» **Records for the task**
[src/rtl/gpio_irq_pkg.sv]
package gpio_irq_pkg;
  localparam int HALF_W  = 16;
  localparam int PIN_W   = 2 * HALF_W;
  localparam int ADDR_W  = 8;
  localparam int NCFG    = 5;

  // configuration register indices
  localparam int IDX_EN   = 0;
  localparam int IDX_MASK = 1;
  localparam int IDX_TYPE = 2;
  localparam int IDX_POL  = 3;
  localparam int IDX_ANY  = 4;

  localparam logic [ADDR_W-1:0] OFF_STAT = 8'h50;
  localparam logic [ADDR_W-1:0] OFF_RAW  = 8'h58;
  localparam logic [ADDR_W-1:0] OFF_EOI  = 8'h60;
  localparam logic [ADDR_W-1:0] HI_STEP  = 8'h04;

  typedef struct packed {
    logic [NCFG-1:0]   wrLo;
    logic [NCFG-1:0]   wrHi;
    logic              eoiLo;
    logic              eoiHi;
    logic [HALF_W-1:0] bits;
    logic [HALF_W-1:0] wen;
  } regStrobe_t;

  function automatic logic [ADDR_W-1:0] cfgOffset(int idx);
    case (idx)
      IDX_EN:   return 8'h10;
      IDX_MASK: return 8'h18;
      IDX_TYPE: return 8'h20;
      IDX_POL:  return 8'h28;
      default:  return 8'h30;
    endcase
  endfunction
endpackage

[src/rtl/gpio_irq_ctrl.sv]
module gpio_irq_ctrl
  import gpio_irq_pkg::*;
(
  input  logic [ADDR_W-1:0]           regAddr,
  input  logic                        regWr,
  input  logic [PIN_W-1:0]            regWdata,
  input  logic [NCFG-1:0][PIN_W-1:0]  cfgView,
  input  logic [PIN_W-1:0]            rawView,
  input  logic [PIN_W-1:0]            maskedView,
  output regStrobe_t                  strobe,
  output logic [PIN_W-1:0]            regRdata
);
  logic [NCFG-1:0] loHit;
  logic [NCFG-1:0] hiHit;

  for (genvar c = 0; c < NCFG; c++) begin : g_dec
    localparam logic [ADDR_W-1:0] LO_OFF = cfgOffset(c);
    assign loHit[c] = (regAddr == LO_OFF);
    assign hiHit[c] = (regAddr == LO_OFF + HI_STEP);
  end

  // write strobes; status locations decode to nothing
  always_comb begin
    strobe.wrLo  = regWr ? loHit : '0;
    strobe.wrHi  = regWr ? hiHit : '0;
    strobe.eoiLo = regWr && (regAddr == OFF_EOI);
    strobe.eoiHi = regWr && (regAddr == OFF_EOI + HI_STEP);
    strobe.bits  = regWdata[HALF_W-1:0];
    strobe.wen   = regWdata[PIN_W-1:HALF_W];
  end

  logic [PIN_W-1:0] word;
  logic             upper;

  always_comb begin
    word  = '0;
    upper = 1'b0;
    for (int c = 0; c < NCFG; c++) begin
      if (loHit[c]) word = cfgView[c];
      if (hiHit[c]) begin
        word  = cfgView[c];
        upper = 1'b1;
      end
    end
    if (regAddr == OFF_STAT) word = maskedView;
    if (regAddr == OFF_STAT + HI_STEP) begin
      word  = maskedView;
      upper = 1'b1;
    end
    if (regAddr == OFF_RAW) word = rawView;
    if (regAddr == OFF_RAW + HI_STEP) begin
      word  = rawView;
      upper = 1'b1;
    end
    regRdata = {{HALF_W{1'b0}}, (upper ? word[PIN_W-1:HALF_W] : word[HALF_W-1:0])};
  end
endmodule

[src/rtl/gpio_irq_datapath.sv]
module gpio_irq_datapath
  import gpio_irq_pkg::*;
#(
  parameter int SYNC_STAGES = 2
) (
  input  logic                        clk,
  input  logic                        rstN,
  input  logic [PIN_W-1:0]            pinIn,
  input  regStrobe_t                  strobe,
  output logic [NCFG-1:0][PIN_W-1:0]  cfgQ,
  output logic [PIN_W-1:0]            rawStatus,
  output logic [PIN_W-1:0]            maskedStatus,
  output logic                        irqOut
);
  // configuration registers with half-word write enables
  for (genvar c = 0; c < NCFG; c++) begin : g_cfg
    logic [PIN_W-1:0] regQ;
    always_ff @(posedge clk or negedge rstN) begin
      if (!rstN) begin
        regQ <= '0;
      end else begin
        if (strobe.wrLo[c])
          regQ[HALF_W-1:0] <= (regQ[HALF_W-1:0] & ~strobe.wen) | (strobe.bits & strobe.wen);
        if (strobe.wrHi[c])
          regQ[PIN_W-1:HALF_W] <= (regQ[PIN_W-1:HALF_W] & ~strobe.wen) | (strobe.bits & strobe.wen);
      end
    end
    assign cfgQ[c] = regQ;
  end

  // input synchronizer and edge reference
  logic [SYNC_STAGES-1:0][PIN_W-1:0] syncPipe;
  logic [PIN_W-1:0] syncIn;
  logic [PIN_W-1:0] prevIn;

  always_ff @(posedge clk or negedge rstN) begin
    if (!rstN) begin
      syncPipe <= '0;
      prevIn   <= '0;
    end else begin
      syncPipe <= {syncPipe[SYNC_STAGES-2:0], pinIn};
      prevIn   <= syncIn;
    end
  end
  assign syncIn = syncPipe[SYNC_STAGES-1];

  // acknowledge vector
  logic [PIN_W-1:0] eoiClr;
  assign eoiClr = {(strobe.eoiHi ? (strobe.bits & strobe.wen) : {HALF_W{1'b0}}),
                   (strobe.eoiLo ? (strobe.bits & strobe.wen) : {HALF_W{1'b0}})};

  for (genvar p = 0; p < PIN_W; p++) begin : g_pin
    logic rise, fall, edgeHit, levelHit, latchQ;
    logic en, typ, pol, any;

    assign en   = cfgQ[IDX_EN][p];
    assign typ  = cfgQ[IDX_TYPE][p];
    assign pol  = cfgQ[IDX_POL][p];
    assign any  = cfgQ[IDX_ANY][p];
    assign rise = syncIn[p] & ~prevIn[p];
    assign fall = ~syncIn[p] & prevIn[p];

    always_comb begin
      if (any)      edgeHit = rise | fall;
      else if (typ) edgeHit = pol ? rise : fall;
      else          edgeHit = 1'b0;
      edgeHit = edgeHit & en;
    end

    // level sense, unlatched
    assign levelHit = en & ~any & ~typ & (syncIn[p] == pol);

    always_ff @(posedge clk or negedge rstN) begin
      if (!rstN)           latchQ <= 1'b0;
      else if (!en)        latchQ <= 1'b0;
      else if (edgeHit)    latchQ <= 1'b1;   // new edge beats acknowledge
      else if (eoiClr[p])  latchQ <= 1'b0;
    end

    assign rawStatus[p] = latchQ | levelHit;
  end

  assign maskedStatus = rawStatus & ~cfgQ[IDX_MASK];
  assign irqOut       = |maskedStatus;
endmodule

[src/rtl/gpio_irq_detect.sv]
module gpio_irq_detect
  import gpio_irq_pkg::*;
#(
  parameter int SYNC_STAGES = 2
) (
  input  logic              clk,
  input  logic              rstN,
  input  logic [PIN_W-1:0]  pinIn,
  input  logic [ADDR_W-1:0] regAddr,
  input  logic              regWr,
  input  logic [PIN_W-1:0]  regWdata,
  output logic [PIN_W-1:0]  regRdata,
  output logic              irqOut
);
  regStrobe_t                 strobe;
  logic [NCFG-1:0][PIN_W-1:0] cfgQ;
  logic [PIN_W-1:0]           rawStatus;
  logic [PIN_W-1:0]           maskedStatus;

  gpio_irq_ctrl u_ctrl (
    .regAddr    (regAddr),
    .regWr      (regWr),
    .regWdata   (regWdata),
    .cfgView    (cfgQ),
    .rawView    (rawStatus),
    .maskedView (maskedStatus),
    .strobe     (strobe),
    .regRdata   (regRdata)
  );

  gpio_irq_datapath #(.SYNC_STAGES(SYNC_STAGES)) u_dp (
    .clk          (clk),
    .rstN         (rstN),
    .pinIn        (pinIn),
    .strobe       (strobe),
    .cfgQ         (cfgQ),
    .rawStatus    (rawStatus),
    .maskedStatus (maskedStatus),
    .irqOut       (irqOut)
  );
endmodule

[config.mk]
export PLATFORM = sky130hd
export DESIGN_NAME = gpio_irq_detect
export DESIGN_NICKNAME = d
export VERILOG_FILES = /design/src/rtl/gpio_irq_pkg.sv /design/src/rtl/gpio_irq_ctrl.sv /design/src/rtl/gpio_irq_datapath.sv /design/src/rtl/gpio_irq_detect.sv
export SDC_FILE = /design/constraint.sdc
export NUM_CORES = 1
export LEC_CHECK = 0
export BUFFER_PORTS_ARGS = -buffer_cell sky130_fd_sc_hd__buf_4
export CAP_MARGIN = 20
export CORE_UTILIZATION = 60
export DETAILED_ROUTE_END_ITERATION = 8
export GPL_TIMING_DRIVEN = 0
export PLACE_DENSITY = 0.76
export REMOVE_ABC_BUFFERS = 1
export SYNTH_ARGS = -nofsm -noshare
export SYNTH_HDL_FRONTEND = slang
export SYNTH_SLANG_ARGS = --single-unit
export TNS_END_PERCENT = 10
[constraint.sdc]
create_clock -name clk -period 4.96 [get_ports clk]
set_clock_uncertainty 0.2 [all_clocks]
set_input_delay 0.248 -clock clk [delete_from_list [all_inputs] [get_ports clk]]
set_output_delay 0.248 -clock clk [all_outputs]
set_load 0.02 [all_outputs]
==> results_dict.tcl, run 1 <==
set metrics [dict create \
    status "complete, no violations" \
    synth_top_area_frac 0.4697 \
    crit_fanout 32 \
    clockRootBuffer "clkbuf_16" \
    hp-class "input port to async pin" \
    synth_compound_area_frac 0.1426 \
    cts_setup_buffers 0 \
    design.die.area_um2 26220 \
    final-setup-viol-count 0 \
    synthFlopType "dfrtp_1" \
    drc 0 \
    yosysMostFrequentCell "dfrtp_1" \
    drive_gt1_frac 0.2519 \
    async_flop_share 1.000 \
    critPathKind "input port to primary output" \
    die_h_um 161.9 \
    synth_cells 1432 \
    clockPowerShare 0.444 \
    r2r_slack_ns 3.36 \
    layoutNonFillerInstCount 1922 \
    drv_slew 0 \
    start_kind "input port" \
    gp_congestion 0.8617 \
    clockBufferDepth 3 \
    n_antenna_cell 0 \
    ys_seq_area_frac 0.4697 \
    synthSimpleGateAreaFrac 0.09476 \
    finalHoldViolations 0 \
    slowest_stage "and3_2" \
    routed_via_density 6.316 \
    placed_area_um2 16380 \
    yosys_warnings 0 \
    ys_top_cells_by_area "dfrtp_1 (47%), mux2_2 (15%), nand2_1 (5.3%), ha_1 (5.2%), a21oi_1 (2.0%)" \
    max_stage_delay_ns 0.85 \
    critPathCaptureType "primary output" \
    power_frac_comb 0.091 \
    swShare 0.2427 \
    p_sw_uw 1303 \
    cp_data_arrival_time_ns 3.15 \
    period_minus_slack_ns 3.595 \
    grt.overflow.total 0 \
    ys_ff_latch 288 \
    synthMuxAreaShare 0.1708 \
    cts_made_buffers 34 \
    max_slew_margin 0.1475 \
    ant_nets 0 \
    p_per_area_nw_per_um2 294.1 \
    ir_drop_v 0.0002746 \
    fin_nets 1707 \
    place_worst_setup_slack_ns 1.478 \
    numPortBuffers 91 \
    synth_xor_area_frac 0.01884 \
    antenna_found_initial 0 \
    wl_per_cell_um 21.94 \
    core-area_um2 25110 \
    rsz0062_at_grt "no" \
    worst_slew_pin_slew_ns 1.279 \
    start_util 0.6111 \
    grt_max_degree 113 \
    hold_ws_ns 0.1370 \
    layout_setup_ws_ns 1.365 \
    synth-edff-count 0 \
    seq_power_share 0.465 \
    dp_hpwl_um 26070 \
    maxCapViolCount 0 \
    crit_path_frequent_cell "buf_4" \
    ctsResizeCount 0 \
    io_pins 108 \
    dp_cells 1780 \
    syn-cell-area_um2 15340 \
    cts.sinks 288 \
    grt_pass1_wl_um 66210 \
    synth_largest_area_cell "dfrtp_1" \
    finalPower_uw 5370 \
    die_width_um 161.9 \
    synth_fa_ha_area_frac 0.05219 \
    p_leak_uw 0.008274 \
    critPathRequiredTime_ns 4.51 \
    final_area_um2 18260 \
    cts_max_level 2 \
    dr.pass1.iters 5 \
    row_count 58 \
    drt_iter0_markers 1245 \
    areaGrowthSynthToFinish_pct 19.02 \
    period_share 0.7249 \
    grt_pass1_vias 12130 \
    clkLatencyLatePin_ns 0.51 \
    ys_top_cells_by_count "dfrtp_1 (288), nand2_1 (218), mux2_2 (203)" \
    tritoncts "built" \
    fmax_mhz 278.1 \
    p_int_uw 4067 \
    track_usage 0.3280 \
    avgSynthCellArea_um2 10.71 \
    synth_top_family_by_area "multiplexers" \
    routed_wl_um 42170 \
    vias 12140 \
    cts.clk_slew.worst_paths_ns 0.05 \
    synth_cell_types 59 \
    cp_cell_sequence "buf_4 -> nor2b_1 -> and3_2 -> a221oi_1 -> o31a_1 -> o32ai_1 -> buf_4" \
]
## metal layers
| metal | routed length, um | track usage | vias up |
|---|---|---|---|
| li1 | - | - | 5329 |
| met1 | 16740 | 0.4319 | 6010 |
| met2 | 19760 | 0.5295 | 647 |
| met3 | 3869 | 0.06333 | 154 |
| met4 | 1790 | 0.1432 | 0 |
| met5 | 0 | 0 | - |
## cells by family after synthesis
family,count (synthesis)
fa+ha+maj,64
other cells,1
buf+inv,174
compound gates,319
mux,226
flops,288
simple gates,327
xor+xnor,33
## timing repair
| item | in CTS | in global routing |
|---|---|---|
| hold buffers | 81 | 0 |
| endpoints found under the hold margin | 283 | 0 |
| setup endpoints to repair | 0 | 0 |
## area by class of cell
class	instances	area [um2]
multi-input cells	985	7462
flip-flops and latches	288	7207
fillers	1756	6847
repair buffers	192	1874
clock buffers	55	1001
well taps	330	412.9
inverters	67	251.5
clock inverters	5	53.80
## power by group through the flow
stage	clock network [uW]	logic [uW]	registers, uW
after floorplan	0	201	2520
after global routing	2500	530	2510
after detailed placement	0	431	2540
after global placement	0	402	2530
final	2390	486	2500
after CTS	2410	481	2500
## cell usage in the layout (no fill, tap or decap), types with 5 or more instances in the layout
cell type	n
a21boi_0	32
a21oi_1	62
a221oi_1	25
a22o_1	13
a2bb2oi_1	13
a31oi_1	34
a32oi_1	15
buf_16	7
buf_4	90
buf_8	10
clkbuf_1	15
clkbuf_16	35
clkbuf_8	5
conb_1	16
dfrtp_1	288
dlygate4sd3_1	81
ha_1	64
inv_1	67
mux2_2	203
mux2_4	20
nand2_1	218
nand2b_1	6
nand3b_1	5
nor2_1	50
nor3_2	5
nor4_1	5
o21a_1	12
o21ai_0	51
o221ai_1	5
o22ai_1	17
o31a_1	13
o32ai_1	13
xnor2_1	32
## critical path: cells and delay by family
family          cells  cell delay (ns)
simple gates        2             1.41
buf+inv             2             0.64
compound gates      3             0.80
## stage by stage
step / util / TNS [ns]
3_3_place_gp: 0.6359 / -13.45
5_1_grt: 0.7273 / 0
4_1_cts: 0.7267 / 0
2_1_floorplan: - / 0
3_5_place_dp: 0.6524 / 0
6_report: 0.7273 / 0
## final timing paths
check                      depth (start not counted)               endpoint               from
setup / recovery                                   7            regRdata[9]         regAddr[3]
hold reg to reg                                    0        u_dp.syncIn[11]  u_dp.syncPipe[11]
hold / removal                                     2        u_dp.syncIn[12]               rstN
setup reg to reg                                   6  u_dp.g_pin[27].latchQ    u_dp.syncIn[27]
max in group asynchronous                          4        u_dp.prevIn[18]               rstN
min in group clk                                   4               register         regAddr[7]
Power figures use the tool's default switching activity.
==> run 2, diff against run 1 <==
- ABC_AREA: unset -> 1
- clock period: 4.96 -> 3.7 ns (I/O delays scaled with it)
==> results_dict.tcl, run 2 <==
set metrics [dict create \
    die_h_um 163.4 \
    p_per_area_nw_per_um2 384.1 \
    final_common_cell "nand2_1" \
    clockBufferDepth 3 \
    async_flop_share 1.000 \
    clkLatencyLatePin_ns 0.57 \
    p_leak_uw 0.009101 \
    rsz0062_at_grt "no" \
    synth_xor_area_frac 0.01008 \
    maxCapViolCount 0 \
    start_kind "input port" \
    gp_congestion 0.8545 \
    io_pins 108 \
    vias 14520 \
    cts_made_buffers 31 \
    hold_ws_ns 0.002804 \
    areaGrowthSynthToFinish_pct 19.99 \
    avgSynthCellArea_um2 7.483 \
    drt_iter0_markers 1422 \
    antenna_found_initial 0 \
    worst_slew_pin_slew_ns 1.221 \
    synth_top_family_by_area "simple AND/OR/NAND/NOR gates" \
    synth_cell_types 37 \
    clockRootBuffer "clkbuf_16" \
    cts.clk_slew.worst_paths_ns 0.06 \
    final_cell_mix "nand2_1 (699), dfrtp_1 (288), inv_1 (249), o21ai_0 (235), nor2_1 (188)" \
    fin_nets 2410 \
    ys_top_cells_by_count "nand2_1 (700), dfrtp_1 (288), inv_1 (249)" \
    critPathKind "input port to primary output" \
    cp_cell_sequence "buf_4 -> nor2_2 -> nand3_4 -> nor2_4 -> buf_16 -> o21ai_1 -> nand2_2 -> inv_2 -> nor2_1 -> nand2_1 -> nand2_1 -> buf_4" \
    die_width_um 163.4 \
    critPathCaptureType "primary output" \
    period_minus_slack_ns 3.567 \
    synth_fa_ha_area_frac 0.05120 \
    ir_drop_v 0.0006074 \
    period_share 0.9641 \
    yosys_warnings 0 \
    numPortBuffers 91 \
    n_antenna_cell 0 \
    grt_pass1_vias 13990 \
    synth_cells 2090 \
    crit_fanout 23 \
    core-area_um2 25400 \
    drv_slew 0 \
    grt_pass1_wl_um 69990 \
    tritoncts "built" \
    ys_top_cells_by_area "dfrtp_1 (46%), nand2_1 (17%), o21ai_0 (7.5%), inv_1 (6.0%), ha_1 (5.1%)" \
    synth-edff-count 0 \
    slowest_stage "nor2_4" \
    synth_largest_area_cell "dfrtp_1" \
    ys_seq_area_frac 0.4608 \
    ant_nets 0 \
    tns_ns 0 \
    synthFlopType "dfrtp_1" \
    drc 0 \
    wl_per_cell_um 16.77 \
    cts_max_level 1 \
    yosysMostFrequentCell "nand2_1" \
    syn-cell-area_um2 15640 \
    synth_compound_area_frac 0.1285 \
    critPathRequiredTime_ns 3.31 \
    synthSimpleGateAreaFrac 0.2595 \
    max_stage_delay_ns 0.62 \
    cts.sinks 288 \
    status "complete, no violations" \
    routed_via_density 5.532 \
    final-setup-viol-count 0 \
    cp_data_arrival_time_ns 3.18 \
    max_slew_margin 0.1842 \
    start_util 0.6157 \
    track_usage 0.3390 \
    row_count 58 \
    fmax_mhz 280.3 \
    synthMuxAreaShare 0 \
    dp_hpwl_um 26970 \
    hp-class "input port to async pin" \
    drive_gt1_frac 0.08152 \
    routed_wl_um 44020 \
    design.die.area_um2 26710 \
    worst-r2r-cell-count 3 \
    grt_max_degree 81 \
    finalHoldViolations 0 \
    ys_ff_latch 288 \
    synth_top_area_frac 0.4608 \
    dr.pass1.iters 6 \
    grt.overflow.total 0 \
]
-- run 2: changes by cell type after synthesis, moves of 25 or more --
| cell | previous run | this run |
|---|---|---|
| a31oi_1 | 34 | 4 |
| o21ai_0 | 51 | 235 |
| o21ai_1 | 0 | 76 |
| a221oi_1 | 25 | 0 |
| clkbuf_1 | 46 | 19 |
| nand3_1 | 2 | 32 |
| nand2_1 | 218 | 700 |
| a21boi_0 | 32 | 0 |
| nor2_1 | 54 | 188 |
| inv_1 | 67 | 249 |
| mux2_2 | 203 | 0 |
-- run 2: repair_timing --
item	4_1_cts	5_1_grt
hold buffers	105	0
gates resized for setup	0	2
hold endpoints to repair	360	0
buffers inserted	0	0
setup endpoints to repair	0	3
-- run 2: path summary, 6_finish.rpt --
check,start,slack (ns),endpoint
min in group clk,regAddr[6],0.06,register
worst min register to register,u_dp.syncPipe[6],0.14,u_dp.syncIn[6]
worst max-delay path,regAddr[7],0.13,regRdata[10]
max in group asynchronous,rstN,2.16,u_dp.g_pin[25].latchQ
worst max register to register,register,2.13,register
worst min-delay path,rstN,0.003,u_dp.syncIn[6]
-- run 2: logic make-up after synthesis --
| kind of cell | Yosys count |
|---|---|
| fa+ha+maj | 64 |
| buf+inv | 333 |
| other cells | 1 |
| simple gates | 993 |
| flops | 288 |
| compound gates | 393 |
| xor+xnor | 18 |
-- run 2: metal layers --
metal,GRT usage,vias to the layer above,routed length (um)
met5,0,-,0
met4,0.1376,0,1814
met3,0.05256,140,4011
met2,0.5599,669,20350
met1,0.4456,6794,17840
li1,-,6912,-
-- run 2: power by group --
| part | switching, uW | internal [uW] | total (uW) |
|---|---|---|---|
| Combinational | 443 | 282 | 726 |
| Clock | 1260 | 1820 | 3080 |
| Sequential | 107 | 3300 | 3400 |
-- run 2: cell type report --
class                   count  area [um2]
clock buffers              50       957.2
clock inverters             6       61.31
fillers                  1955        6634
inverters                 257       967.2
multi-input cells        1484        7104
flip-flops and latches    288        7207
well taps                 330       412.9
repair buffers            209        2056
-- run 2: worst max-delay path: cells and delay by family --
kind                   cells  cell delay [ns]
AOI/OAI and AO/OA          1             0.10
buffers and inverters      4             0.99
and+or+nand+nor            7             1.89
-- run 2: metrics by stage --
| step | cells | utilization | instance area, um2 | setup WS (ns) | total power, uW |
|---|---|---|---|---|---|
| after floorplan | 2029 | - | 15260 | 0.6661 | 3779 |
| after global placement | 2450 | 0.6439 | 16350 | -1.419 | 4049 |
| after detailed placement | 2463 | 0.6566 | 16680 | 0.2675 | 4094 |
| after CTS | 2624 | 0.7387 | 18760 | 0.1843 | 7232 |
| after global routing | 2624 | 0.7388 | 18770 | 0.07281 | 7476 |
| final | 2624 | 0.7388 | 18770 | 0.1327 | 7208 |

» **Problem details**
A count is needed of the lines above that hold the word "regRdata"; give that count and no other text.

» **Output for this exercise**
6